The triannual « GAGNA A. & Ch. VAN HECK », price is destined to honor a scientist and/or a medical doctor Belgian or foreigner whose studies have contributed to cure a pharmaco-resistant disorder or whose research has raised hope for a future cure. Given for the first time in 2003, this price is amongst the most prestigious Belgian prices in biomedicine.

In 2012, this price is attributed to Professor Yehezkel BEN-ARI, Directeur de recherches – INSERM U 901, Institut de Neurobiologie de la Méditerranée (INMED), Marseille, France, for his contributions to the Neurosciences and notably to the understanding of basic mechanisms of epilepsies.

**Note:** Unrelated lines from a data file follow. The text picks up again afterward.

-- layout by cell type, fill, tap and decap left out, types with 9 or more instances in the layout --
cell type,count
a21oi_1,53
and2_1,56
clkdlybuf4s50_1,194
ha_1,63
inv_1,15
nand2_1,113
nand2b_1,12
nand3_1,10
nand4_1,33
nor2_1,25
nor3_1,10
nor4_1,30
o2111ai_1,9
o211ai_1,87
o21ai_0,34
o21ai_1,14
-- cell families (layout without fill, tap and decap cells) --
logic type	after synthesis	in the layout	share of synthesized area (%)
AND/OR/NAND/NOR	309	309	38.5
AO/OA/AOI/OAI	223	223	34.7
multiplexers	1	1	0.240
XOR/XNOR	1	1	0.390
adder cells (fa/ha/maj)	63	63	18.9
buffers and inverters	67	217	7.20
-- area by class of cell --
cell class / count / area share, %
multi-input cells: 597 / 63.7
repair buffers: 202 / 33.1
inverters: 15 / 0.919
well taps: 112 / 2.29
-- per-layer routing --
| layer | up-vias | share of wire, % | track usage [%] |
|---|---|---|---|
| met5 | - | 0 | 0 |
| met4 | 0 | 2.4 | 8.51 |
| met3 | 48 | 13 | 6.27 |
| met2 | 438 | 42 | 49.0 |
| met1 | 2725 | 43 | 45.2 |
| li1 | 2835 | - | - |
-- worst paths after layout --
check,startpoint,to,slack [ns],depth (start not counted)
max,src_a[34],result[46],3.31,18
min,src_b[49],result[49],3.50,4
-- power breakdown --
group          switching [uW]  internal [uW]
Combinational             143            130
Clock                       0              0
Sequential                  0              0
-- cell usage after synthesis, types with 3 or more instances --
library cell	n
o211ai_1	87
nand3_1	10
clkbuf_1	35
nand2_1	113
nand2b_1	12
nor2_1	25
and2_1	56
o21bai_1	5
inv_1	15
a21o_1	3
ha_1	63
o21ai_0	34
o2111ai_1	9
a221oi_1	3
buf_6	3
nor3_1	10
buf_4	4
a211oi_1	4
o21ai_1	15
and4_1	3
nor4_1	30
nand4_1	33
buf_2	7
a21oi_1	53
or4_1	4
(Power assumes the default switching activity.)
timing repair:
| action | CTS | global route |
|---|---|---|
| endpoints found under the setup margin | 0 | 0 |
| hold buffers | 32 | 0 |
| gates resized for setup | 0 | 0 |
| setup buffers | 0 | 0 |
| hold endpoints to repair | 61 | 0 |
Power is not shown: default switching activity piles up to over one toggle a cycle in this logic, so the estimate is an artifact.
==> src/rtl/spi_shift_engine.sv <==
// Module: spi_shift_engine
// Serial shifter in clock mode 0. It takes a word from the transmit store,
// runs 8 serial clock periods of 2*HALF system clocks each, and hands the
// captured word to the receive store. Bit order is set by reversing the
// word at load and at unload, so the shift register always moves left.
// Assumes: lsb_first and fifo_mode stay stable while a word is in flight.
module spi_shift_engine
    import spi_pkg::*;
#(
    parameter int DATA_W = 8,
    parameter int HALF   = 2
) (
    input  logic              clk,
    input  logic              rst_n,
    input  logic              fifo_mode,
    input  logic              lsb_first,
    input  logic              tx_valid,
    input  logic [DATA_W-1:0] tx_data,
    output logic              tx_pop,
    output logic              rx_push,
    output logic [DATA_W-1:0] rx_data,
    input  logic              miso,
    output logic              sck,
    output logic              mosi,
    output logic              active
);
    localparam int HCW = (HALF > 1) ? $clog2(HALF) : 1;
    localparam int BW  = (DATA_W > 1) ? $clog2(DATA_W) : 1;

    eng_state_t        st;
    logic [HCW-1:0]    hcnt;
    logic [BW-1:0]     bcnt;
    logic [DATA_W-1:0] tsh, rsh;
    logic [DATA_W-1:0] tx_rev, rx_rev, load_word;
    logic              half_end, last_bit, word_end, chain;

    // Bit reversal networks for the least-significant-first order
    for (genvar i = 0; i < DATA_W; i++) begin : g_rev
        assign tx_rev[i] = tx_data[DATA_W-1-i];
        assign rx_rev[i] = rsh[DATA_W-1-i];
    end

    assign load_word = lsb_first ? tx_rev : tx_data;
    assign half_end  = (hcnt == HCW'(HALF-1));
    assign last_bit  = (bcnt == BW'(DATA_W-1));
    assign word_end  = (st == ST_HI) && half_end && last_bit;
    assign chain     = word_end && fifo_mode && tx_valid;

    assign tx_pop  = ((st == ST_IDLE) && tx_valid) || chain;
    assign rx_push = word_end;
    assign rx_data = lsb_first ? rx_rev : rsh;
    assign sck     = (st == ST_HI);
    assign mosi    = tsh[DATA_W-1];
    assign active  = (st != ST_IDLE);

    // Transfer sequencer: setup half, 8 high/low bit periods, trailing half
    always_ff @(posedge clk) begin
        if (!rst_n) begin
            st   <= ST_IDLE;
            hcnt <= '0;
            bcnt <= '0;
            tsh  <= '0;
            rsh  <= '0;
        end else begin
            case (st)
                ST_IDLE: begin
                    hcnt <= '0;
                    if (tx_valid) begin
                        tsh  <= load_word;
                        bcnt <= '0;
                        st   <= ST_SETUP;
                    end
                end
                ST_SETUP, ST_LO: begin
                    if (half_end) begin
                        hcnt <= '0;
                        rsh  <= {rsh[DATA_W-2:0], miso};
                        st   <= ST_HI;
                    end else begin
                        hcnt <= hcnt + 1'b1;
                    end
                end
                ST_HI: begin
                    if (half_end) begin
                        hcnt <= '0;
                        if (last_bit) begin
                            bcnt <= '0;
                            if (chain) begin
                                tsh <= load_word;
                                st  <= ST_LO;
                            end else begin
                                st  <= ST_TRAIL;
                            end
                        end else begin
                            tsh  <= {tsh[DATA_W-2:0], 1'b0};
                            bcnt <= bcnt + 1'b1;
                            st   <= ST_LO;
                        end
                    end else begin
                        hcnt <= hcnt + 1'b1;
                    end
                end
                ST_TRAIL: begin
                    if (half_end) begin
                        hcnt <= '0;
                        st   <= ST_IDLE;
                    end else begin
                        hcnt <= hcnt + 1'b1;
                    end
                end
                default: st <= ST_IDLE;
            endcase
        end
    end

endmodule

Amongst the contributions of Professor BEN-ARI, we must emphasize the very original and quite heretic initially that GABA (gamma amino butyrique acid) the main inhibitory transmitter in the adult brain is in fact excitatory during embryonic and early brain development. In that respect, Professor BEN-ARI has shaken a unanimously accepted dogma until then.

The importance of this discovery for the understanding of the relations between brain maturation and electrical activity during the process is instrumental.

Thus, genetic or environmental anomalies that intervene during brain development will have a delayed clinical manifestation in the form of various clinical or psychiatric disorders. For instance neurons failing to migrate adequately that are misplaced or misconnected keep their immature electrical properties paving the way for therapeutic interventions based on the use of drugs that block immature but not adult currents. This “neuroarcheology “ concept is original and innovative.

A first clinical application of this concept is already under development to treat the Bourneville Tuberous Sclerosis, an epileptic disorder that has remained resistant to treatment. An additional translational consequence of the studies of Professor BEN-ARI is the application of this approach to treatments is in the domain of autism. Again, this is a development based on the discovery that GABA excites immature and pathological neurons.